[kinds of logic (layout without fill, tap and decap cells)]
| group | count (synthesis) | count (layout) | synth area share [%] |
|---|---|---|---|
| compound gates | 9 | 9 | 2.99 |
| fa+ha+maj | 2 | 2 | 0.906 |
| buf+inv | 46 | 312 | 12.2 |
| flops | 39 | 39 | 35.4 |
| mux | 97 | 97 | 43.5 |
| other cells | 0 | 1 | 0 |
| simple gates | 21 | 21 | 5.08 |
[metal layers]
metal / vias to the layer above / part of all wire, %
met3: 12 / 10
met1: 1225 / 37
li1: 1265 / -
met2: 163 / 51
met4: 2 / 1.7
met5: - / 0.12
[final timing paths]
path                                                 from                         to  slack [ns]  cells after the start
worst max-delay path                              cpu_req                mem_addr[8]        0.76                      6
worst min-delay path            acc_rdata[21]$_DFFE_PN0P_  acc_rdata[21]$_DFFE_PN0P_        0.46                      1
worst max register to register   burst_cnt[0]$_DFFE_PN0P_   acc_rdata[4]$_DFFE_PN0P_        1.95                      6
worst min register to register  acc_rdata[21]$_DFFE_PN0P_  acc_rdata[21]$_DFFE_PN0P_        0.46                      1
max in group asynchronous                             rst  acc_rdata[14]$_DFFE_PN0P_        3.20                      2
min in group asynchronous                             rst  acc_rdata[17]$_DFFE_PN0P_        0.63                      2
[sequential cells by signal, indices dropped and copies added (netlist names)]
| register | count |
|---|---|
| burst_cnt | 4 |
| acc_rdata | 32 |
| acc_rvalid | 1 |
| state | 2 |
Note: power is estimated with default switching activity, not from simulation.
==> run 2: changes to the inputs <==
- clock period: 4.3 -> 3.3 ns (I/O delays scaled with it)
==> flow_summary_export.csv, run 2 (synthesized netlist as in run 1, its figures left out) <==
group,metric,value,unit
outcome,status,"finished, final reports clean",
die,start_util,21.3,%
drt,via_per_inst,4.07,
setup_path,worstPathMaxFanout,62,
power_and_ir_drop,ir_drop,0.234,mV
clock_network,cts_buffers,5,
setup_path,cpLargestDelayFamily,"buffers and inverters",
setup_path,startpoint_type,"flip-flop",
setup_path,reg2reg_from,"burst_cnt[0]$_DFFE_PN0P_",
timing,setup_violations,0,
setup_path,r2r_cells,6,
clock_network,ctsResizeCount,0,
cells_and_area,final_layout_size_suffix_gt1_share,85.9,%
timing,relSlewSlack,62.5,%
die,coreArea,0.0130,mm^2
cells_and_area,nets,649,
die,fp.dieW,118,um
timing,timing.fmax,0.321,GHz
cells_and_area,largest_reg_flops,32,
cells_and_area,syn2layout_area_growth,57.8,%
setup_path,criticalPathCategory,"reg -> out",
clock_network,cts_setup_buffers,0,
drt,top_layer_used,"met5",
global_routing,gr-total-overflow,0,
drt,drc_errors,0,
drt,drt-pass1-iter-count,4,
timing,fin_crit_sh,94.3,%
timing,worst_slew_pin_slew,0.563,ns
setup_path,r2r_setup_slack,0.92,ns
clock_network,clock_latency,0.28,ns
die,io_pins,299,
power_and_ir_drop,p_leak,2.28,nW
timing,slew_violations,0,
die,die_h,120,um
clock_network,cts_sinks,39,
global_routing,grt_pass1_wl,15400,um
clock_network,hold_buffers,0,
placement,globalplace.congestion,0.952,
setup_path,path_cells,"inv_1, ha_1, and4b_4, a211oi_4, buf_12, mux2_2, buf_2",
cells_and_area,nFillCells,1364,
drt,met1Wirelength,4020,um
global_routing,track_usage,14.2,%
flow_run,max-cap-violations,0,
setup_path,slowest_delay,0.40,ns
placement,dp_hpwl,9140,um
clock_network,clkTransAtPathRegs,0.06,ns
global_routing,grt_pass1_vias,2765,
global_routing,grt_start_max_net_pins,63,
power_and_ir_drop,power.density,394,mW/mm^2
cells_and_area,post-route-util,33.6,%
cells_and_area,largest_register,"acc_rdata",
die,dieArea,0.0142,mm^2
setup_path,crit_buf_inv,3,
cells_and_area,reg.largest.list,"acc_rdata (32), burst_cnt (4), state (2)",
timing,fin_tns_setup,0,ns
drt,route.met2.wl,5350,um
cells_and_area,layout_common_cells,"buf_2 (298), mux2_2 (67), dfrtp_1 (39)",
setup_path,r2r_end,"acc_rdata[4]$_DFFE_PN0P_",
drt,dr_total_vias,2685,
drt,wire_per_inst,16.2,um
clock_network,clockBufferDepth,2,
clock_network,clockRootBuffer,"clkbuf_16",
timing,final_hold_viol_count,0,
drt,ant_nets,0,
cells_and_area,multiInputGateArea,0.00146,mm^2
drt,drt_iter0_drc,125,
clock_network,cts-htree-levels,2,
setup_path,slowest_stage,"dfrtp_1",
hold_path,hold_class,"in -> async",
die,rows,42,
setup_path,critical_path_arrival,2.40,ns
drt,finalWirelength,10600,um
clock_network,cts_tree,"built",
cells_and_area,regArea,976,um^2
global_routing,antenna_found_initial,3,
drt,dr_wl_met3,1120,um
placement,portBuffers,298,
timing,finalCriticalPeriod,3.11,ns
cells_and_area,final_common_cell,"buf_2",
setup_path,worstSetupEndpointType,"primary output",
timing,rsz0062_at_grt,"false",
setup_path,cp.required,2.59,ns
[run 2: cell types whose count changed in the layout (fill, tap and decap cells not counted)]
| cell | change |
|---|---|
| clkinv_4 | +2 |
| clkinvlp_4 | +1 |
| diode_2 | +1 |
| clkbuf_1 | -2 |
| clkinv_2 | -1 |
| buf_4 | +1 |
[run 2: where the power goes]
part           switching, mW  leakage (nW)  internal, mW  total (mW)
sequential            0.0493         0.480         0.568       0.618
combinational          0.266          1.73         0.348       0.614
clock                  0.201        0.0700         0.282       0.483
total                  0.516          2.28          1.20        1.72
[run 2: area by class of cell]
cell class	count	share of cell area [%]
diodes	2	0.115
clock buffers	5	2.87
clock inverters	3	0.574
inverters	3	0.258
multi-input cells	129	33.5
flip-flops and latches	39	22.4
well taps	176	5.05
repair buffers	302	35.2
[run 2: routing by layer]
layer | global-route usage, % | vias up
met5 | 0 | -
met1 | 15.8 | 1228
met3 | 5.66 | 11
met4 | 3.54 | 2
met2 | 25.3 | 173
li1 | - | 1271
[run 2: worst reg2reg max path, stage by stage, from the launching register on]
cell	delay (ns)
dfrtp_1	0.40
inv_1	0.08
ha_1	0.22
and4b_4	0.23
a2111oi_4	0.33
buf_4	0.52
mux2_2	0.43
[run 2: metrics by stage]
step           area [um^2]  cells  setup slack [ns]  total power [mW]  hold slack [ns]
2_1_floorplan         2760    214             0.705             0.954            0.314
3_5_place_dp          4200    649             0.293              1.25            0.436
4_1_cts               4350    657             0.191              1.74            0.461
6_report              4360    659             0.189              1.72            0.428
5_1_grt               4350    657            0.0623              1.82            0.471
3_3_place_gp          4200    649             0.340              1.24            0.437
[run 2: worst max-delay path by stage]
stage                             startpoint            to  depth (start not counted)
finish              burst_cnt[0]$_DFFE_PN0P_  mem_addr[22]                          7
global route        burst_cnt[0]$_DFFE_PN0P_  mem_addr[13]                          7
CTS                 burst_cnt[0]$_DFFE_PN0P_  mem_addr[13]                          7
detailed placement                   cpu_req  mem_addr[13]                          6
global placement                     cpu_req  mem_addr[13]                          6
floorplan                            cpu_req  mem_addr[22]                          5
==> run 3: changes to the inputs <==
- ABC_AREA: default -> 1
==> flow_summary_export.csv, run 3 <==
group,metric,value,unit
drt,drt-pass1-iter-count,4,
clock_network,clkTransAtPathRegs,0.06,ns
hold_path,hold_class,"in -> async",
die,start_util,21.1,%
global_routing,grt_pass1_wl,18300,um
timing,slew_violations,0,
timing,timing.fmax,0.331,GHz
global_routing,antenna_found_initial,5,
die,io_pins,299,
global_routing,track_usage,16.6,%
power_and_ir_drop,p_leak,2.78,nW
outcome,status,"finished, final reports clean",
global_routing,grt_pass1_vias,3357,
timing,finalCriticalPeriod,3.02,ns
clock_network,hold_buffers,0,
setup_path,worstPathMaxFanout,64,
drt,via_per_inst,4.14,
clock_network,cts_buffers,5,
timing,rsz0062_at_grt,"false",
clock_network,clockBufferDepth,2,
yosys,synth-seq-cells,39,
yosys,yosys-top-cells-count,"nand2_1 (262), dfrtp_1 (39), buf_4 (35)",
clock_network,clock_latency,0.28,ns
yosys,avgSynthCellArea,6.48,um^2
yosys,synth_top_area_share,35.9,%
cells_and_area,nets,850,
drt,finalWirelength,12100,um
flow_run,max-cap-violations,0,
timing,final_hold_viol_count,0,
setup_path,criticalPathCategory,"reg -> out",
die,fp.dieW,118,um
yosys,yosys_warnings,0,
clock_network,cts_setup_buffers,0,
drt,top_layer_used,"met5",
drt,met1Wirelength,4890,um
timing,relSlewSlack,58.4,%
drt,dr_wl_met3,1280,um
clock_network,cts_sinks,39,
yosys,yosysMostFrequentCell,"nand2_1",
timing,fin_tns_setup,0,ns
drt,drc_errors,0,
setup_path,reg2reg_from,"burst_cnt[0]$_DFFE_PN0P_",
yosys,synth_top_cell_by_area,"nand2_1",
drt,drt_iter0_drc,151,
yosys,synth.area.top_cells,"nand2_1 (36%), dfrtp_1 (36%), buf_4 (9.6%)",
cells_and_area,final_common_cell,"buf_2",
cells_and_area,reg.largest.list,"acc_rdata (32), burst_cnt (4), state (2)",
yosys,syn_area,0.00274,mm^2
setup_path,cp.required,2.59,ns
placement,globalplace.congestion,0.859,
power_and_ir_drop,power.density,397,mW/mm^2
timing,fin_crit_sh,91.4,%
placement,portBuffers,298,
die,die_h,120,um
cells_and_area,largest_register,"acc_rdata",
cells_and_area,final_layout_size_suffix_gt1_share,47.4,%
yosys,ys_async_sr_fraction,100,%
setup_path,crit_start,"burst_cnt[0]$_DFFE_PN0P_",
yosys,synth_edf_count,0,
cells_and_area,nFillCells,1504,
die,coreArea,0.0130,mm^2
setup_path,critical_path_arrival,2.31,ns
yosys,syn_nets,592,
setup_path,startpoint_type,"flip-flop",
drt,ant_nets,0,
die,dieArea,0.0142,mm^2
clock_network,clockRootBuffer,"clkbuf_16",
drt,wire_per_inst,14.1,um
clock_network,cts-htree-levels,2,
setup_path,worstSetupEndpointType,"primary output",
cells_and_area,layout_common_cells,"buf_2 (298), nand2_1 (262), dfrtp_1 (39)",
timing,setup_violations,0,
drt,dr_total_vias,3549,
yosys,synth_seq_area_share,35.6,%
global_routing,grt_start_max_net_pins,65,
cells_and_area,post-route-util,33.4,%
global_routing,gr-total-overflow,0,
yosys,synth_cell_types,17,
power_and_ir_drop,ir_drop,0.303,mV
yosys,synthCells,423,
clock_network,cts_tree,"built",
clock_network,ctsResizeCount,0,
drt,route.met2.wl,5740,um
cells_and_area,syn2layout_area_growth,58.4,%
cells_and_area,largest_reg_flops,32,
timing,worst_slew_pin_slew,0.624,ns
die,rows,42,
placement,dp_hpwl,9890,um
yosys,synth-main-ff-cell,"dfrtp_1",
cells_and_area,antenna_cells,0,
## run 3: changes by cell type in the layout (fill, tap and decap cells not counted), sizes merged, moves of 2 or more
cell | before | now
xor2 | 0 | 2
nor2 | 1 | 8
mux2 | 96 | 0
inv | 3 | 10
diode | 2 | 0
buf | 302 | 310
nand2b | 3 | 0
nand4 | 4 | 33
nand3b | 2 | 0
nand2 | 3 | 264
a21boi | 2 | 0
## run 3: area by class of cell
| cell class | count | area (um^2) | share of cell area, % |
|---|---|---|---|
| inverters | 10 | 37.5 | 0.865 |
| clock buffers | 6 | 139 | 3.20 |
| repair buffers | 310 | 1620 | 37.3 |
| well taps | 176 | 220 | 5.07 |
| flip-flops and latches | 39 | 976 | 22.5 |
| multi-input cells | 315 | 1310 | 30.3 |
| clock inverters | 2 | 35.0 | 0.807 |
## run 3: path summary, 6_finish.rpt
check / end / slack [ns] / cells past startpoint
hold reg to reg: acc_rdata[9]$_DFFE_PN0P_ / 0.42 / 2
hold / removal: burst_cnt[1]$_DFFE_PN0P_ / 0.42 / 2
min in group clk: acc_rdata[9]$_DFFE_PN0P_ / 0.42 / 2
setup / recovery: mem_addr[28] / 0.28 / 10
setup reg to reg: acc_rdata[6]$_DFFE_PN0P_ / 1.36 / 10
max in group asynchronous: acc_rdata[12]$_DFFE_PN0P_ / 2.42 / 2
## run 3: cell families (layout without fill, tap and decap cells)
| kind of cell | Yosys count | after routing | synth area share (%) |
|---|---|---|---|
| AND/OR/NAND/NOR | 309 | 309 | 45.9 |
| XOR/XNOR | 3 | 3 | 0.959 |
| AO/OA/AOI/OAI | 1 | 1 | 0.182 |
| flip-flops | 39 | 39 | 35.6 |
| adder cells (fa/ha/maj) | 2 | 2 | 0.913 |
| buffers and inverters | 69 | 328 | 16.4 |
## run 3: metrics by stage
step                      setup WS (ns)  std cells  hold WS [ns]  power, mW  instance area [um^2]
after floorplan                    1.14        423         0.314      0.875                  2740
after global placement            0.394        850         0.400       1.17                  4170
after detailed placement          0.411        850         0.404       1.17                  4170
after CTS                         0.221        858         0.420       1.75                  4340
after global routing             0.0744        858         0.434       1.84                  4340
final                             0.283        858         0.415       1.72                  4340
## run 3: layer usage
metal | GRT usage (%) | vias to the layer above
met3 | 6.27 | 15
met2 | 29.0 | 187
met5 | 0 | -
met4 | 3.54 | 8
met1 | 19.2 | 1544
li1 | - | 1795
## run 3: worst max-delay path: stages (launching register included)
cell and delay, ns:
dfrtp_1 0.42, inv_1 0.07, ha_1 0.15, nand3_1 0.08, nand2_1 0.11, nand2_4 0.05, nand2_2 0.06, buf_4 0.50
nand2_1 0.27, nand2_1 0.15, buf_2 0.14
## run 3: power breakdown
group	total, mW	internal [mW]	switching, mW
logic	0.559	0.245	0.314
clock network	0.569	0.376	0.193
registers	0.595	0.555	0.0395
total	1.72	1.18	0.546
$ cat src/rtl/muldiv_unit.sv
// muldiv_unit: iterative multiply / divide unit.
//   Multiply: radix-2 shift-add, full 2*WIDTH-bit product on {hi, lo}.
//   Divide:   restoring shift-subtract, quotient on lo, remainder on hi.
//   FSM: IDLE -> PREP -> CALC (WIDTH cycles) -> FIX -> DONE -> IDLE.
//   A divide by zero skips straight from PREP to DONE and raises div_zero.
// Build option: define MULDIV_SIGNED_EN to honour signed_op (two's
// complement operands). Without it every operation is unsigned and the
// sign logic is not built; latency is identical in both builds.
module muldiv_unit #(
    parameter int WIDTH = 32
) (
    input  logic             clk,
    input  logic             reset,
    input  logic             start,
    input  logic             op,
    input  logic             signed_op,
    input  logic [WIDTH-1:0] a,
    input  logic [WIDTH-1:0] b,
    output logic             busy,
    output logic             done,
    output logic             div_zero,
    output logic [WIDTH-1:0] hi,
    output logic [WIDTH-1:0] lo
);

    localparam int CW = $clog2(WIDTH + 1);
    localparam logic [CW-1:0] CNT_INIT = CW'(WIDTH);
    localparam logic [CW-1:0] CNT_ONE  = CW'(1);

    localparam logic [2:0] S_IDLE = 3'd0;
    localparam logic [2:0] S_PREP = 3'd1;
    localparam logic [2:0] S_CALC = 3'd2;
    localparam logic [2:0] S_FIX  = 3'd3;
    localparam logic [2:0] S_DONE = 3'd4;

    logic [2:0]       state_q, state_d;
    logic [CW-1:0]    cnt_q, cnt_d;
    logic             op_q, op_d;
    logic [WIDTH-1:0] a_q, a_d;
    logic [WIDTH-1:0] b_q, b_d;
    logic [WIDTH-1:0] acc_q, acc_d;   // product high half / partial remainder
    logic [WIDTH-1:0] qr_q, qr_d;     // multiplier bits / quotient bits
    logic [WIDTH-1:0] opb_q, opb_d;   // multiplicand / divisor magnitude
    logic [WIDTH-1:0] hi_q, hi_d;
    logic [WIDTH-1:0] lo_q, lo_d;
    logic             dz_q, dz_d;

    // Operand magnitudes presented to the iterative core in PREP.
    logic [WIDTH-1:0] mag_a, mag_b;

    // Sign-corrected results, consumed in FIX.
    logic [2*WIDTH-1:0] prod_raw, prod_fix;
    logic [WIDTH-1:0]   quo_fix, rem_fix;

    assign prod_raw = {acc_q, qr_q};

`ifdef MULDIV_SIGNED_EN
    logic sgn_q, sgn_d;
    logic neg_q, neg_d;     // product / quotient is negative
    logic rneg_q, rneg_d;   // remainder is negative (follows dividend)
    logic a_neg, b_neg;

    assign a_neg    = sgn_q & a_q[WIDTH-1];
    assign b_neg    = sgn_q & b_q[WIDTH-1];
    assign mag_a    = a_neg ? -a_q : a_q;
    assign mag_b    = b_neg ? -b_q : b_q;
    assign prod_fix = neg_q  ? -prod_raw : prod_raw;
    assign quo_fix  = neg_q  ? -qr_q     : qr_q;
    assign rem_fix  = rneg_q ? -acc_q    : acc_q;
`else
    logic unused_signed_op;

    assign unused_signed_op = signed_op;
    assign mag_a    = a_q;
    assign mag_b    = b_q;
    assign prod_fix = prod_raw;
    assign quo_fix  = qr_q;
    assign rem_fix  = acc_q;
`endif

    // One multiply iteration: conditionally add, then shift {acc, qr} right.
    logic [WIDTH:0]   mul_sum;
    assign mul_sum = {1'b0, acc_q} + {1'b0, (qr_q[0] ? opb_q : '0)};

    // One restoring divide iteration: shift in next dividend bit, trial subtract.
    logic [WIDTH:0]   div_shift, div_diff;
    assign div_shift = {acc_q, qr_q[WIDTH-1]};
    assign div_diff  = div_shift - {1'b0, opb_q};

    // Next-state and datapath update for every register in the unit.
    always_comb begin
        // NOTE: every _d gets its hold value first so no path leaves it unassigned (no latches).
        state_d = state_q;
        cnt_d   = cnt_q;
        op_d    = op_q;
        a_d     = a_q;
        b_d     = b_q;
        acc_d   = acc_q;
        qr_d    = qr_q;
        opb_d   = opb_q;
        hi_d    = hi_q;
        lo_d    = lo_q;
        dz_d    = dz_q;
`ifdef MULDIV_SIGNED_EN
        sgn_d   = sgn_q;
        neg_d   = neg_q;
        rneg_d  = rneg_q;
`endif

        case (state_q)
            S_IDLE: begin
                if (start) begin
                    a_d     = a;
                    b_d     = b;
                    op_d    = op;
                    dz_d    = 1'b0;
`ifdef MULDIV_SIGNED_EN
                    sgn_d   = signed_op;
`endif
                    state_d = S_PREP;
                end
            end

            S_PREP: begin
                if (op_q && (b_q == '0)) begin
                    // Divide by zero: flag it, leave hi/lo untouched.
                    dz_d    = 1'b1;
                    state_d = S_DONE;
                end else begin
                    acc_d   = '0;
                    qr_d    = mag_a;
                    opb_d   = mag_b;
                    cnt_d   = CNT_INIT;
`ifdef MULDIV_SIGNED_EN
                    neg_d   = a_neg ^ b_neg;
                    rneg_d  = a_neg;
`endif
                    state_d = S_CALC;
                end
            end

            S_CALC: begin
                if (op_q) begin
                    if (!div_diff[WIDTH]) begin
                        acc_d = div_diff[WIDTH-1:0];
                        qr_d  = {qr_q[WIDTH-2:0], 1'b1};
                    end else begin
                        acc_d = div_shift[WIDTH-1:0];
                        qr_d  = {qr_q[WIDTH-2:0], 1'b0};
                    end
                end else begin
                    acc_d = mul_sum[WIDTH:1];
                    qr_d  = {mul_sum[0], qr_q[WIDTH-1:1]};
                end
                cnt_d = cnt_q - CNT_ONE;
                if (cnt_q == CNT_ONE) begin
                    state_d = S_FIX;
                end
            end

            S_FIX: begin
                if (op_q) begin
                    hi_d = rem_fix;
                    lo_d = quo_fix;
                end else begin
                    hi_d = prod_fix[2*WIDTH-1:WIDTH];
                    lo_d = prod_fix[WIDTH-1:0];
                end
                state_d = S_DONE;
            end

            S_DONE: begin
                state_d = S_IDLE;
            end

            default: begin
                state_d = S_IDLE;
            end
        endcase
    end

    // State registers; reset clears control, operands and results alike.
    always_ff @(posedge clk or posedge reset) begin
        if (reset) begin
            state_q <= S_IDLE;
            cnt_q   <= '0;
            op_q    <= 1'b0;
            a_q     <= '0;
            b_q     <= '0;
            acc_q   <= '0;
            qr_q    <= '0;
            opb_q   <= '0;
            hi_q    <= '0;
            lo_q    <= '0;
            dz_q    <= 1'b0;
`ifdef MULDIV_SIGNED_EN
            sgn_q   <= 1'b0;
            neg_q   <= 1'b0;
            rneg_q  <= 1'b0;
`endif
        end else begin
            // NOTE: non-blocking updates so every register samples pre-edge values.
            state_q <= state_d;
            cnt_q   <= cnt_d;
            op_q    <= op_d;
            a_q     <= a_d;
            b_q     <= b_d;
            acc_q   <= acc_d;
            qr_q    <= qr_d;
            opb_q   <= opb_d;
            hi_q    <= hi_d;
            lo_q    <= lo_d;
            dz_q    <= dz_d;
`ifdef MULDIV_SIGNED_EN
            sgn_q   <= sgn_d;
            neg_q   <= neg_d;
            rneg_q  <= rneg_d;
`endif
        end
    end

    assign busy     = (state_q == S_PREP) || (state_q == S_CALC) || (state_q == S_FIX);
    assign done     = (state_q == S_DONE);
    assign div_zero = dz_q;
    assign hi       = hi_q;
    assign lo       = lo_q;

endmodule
++++++++
In the entries above, the lines between the one holding "a21boi | 2 | 0" and the one holding "dfrtp_1 0.42, inv_1", inclusive, are to be printed exactly as written, and those alone.

- **YOUR SOLUTION**:
a21boi | 2 | 0
## run 3: area by class of cell
| cell class | count | area (um^2) | share of cell area, % |
|---|---|---|---|
| inverters | 10 | 37.5 | 0.865 |
| clock buffers | 6 | 139 | 3.20 |
| repair buffers | 310 | 1620 | 37.3 |
| well taps | 176 | 220 | 5.07 |
| flip-flops and latches | 39 | 976 | 22.5 |
| multi-input cells | 315 | 1310 | 30.3 |
| clock inverters | 2 | 35.0 | 0.807 |
## run 3: path summary, 6_finish.rpt
check / end / slack [ns] / cells past startpoint
hold reg to reg: acc_rdata[9]$_DFFE_PN0P_ / 0.42 / 2
hold / removal: burst_cnt[1]$_DFFE_PN0P_ / 0.42 / 2
min in group clk: acc_rdata[9]$_DFFE_PN0P_ / 0.42 / 2
setup / recovery: mem_addr[28] / 0.28 / 10
setup reg to reg: acc_rdata[6]$_DFFE_PN0P_ / 1.36 / 10
max in group asynchronous: acc_rdata[12]$_DFFE_PN0P_ / 2.42 / 2
## run 3: cell families (layout without fill, tap and decap cells)
| kind of cell | Yosys count | after routing | synth area share (%) |
|---|---|---|---|
| AND/OR/NAND/NOR | 309 | 309 | 45.9 |
| XOR/XNOR | 3 | 3 | 0.959 |
| AO/OA/AOI/OAI | 1 | 1 | 0.182 |
| flip-flops | 39 | 39 | 35.6 |
| adder cells (fa/ha/maj) | 2 | 2 | 0.913 |
| buffers and inverters | 69 | 328 | 16.4 |
## run 3: metrics by stage
step                      setup WS (ns)  std cells  hold WS [ns]  power, mW  instance area [um^2]
after floorplan                    1.14        423         0.314      0.875                  2740
after global placement            0.394        850         0.400       1.17                  4170
after detailed placement          0.411        850         0.404       1.17                  4170
after CTS                         0.221        858         0.420       1.75                  4340
after global routing             0.0744        858         0.434       1.84                  4340
final                             0.283        858         0.415       1.72                  4340
## run 3: layer usage
metal | GRT usage (%) | vias to the layer above
met3 | 6.27 | 15
met2 | 29.0 | 187
met5 | 0 | -
met4 | 3.54 | 8
met1 | 19.2 | 1544
li1 | - | 1795
## run 3: worst max-delay path: stages (launching register included)
cell and delay, ns:
dfrtp_1 0.42, inv_1 0.07, ha_1 0.15, nand3_1 0.08, nand2_1 0.11, nand2_4 0.05, nand2_2 0.06, buf_4 0.50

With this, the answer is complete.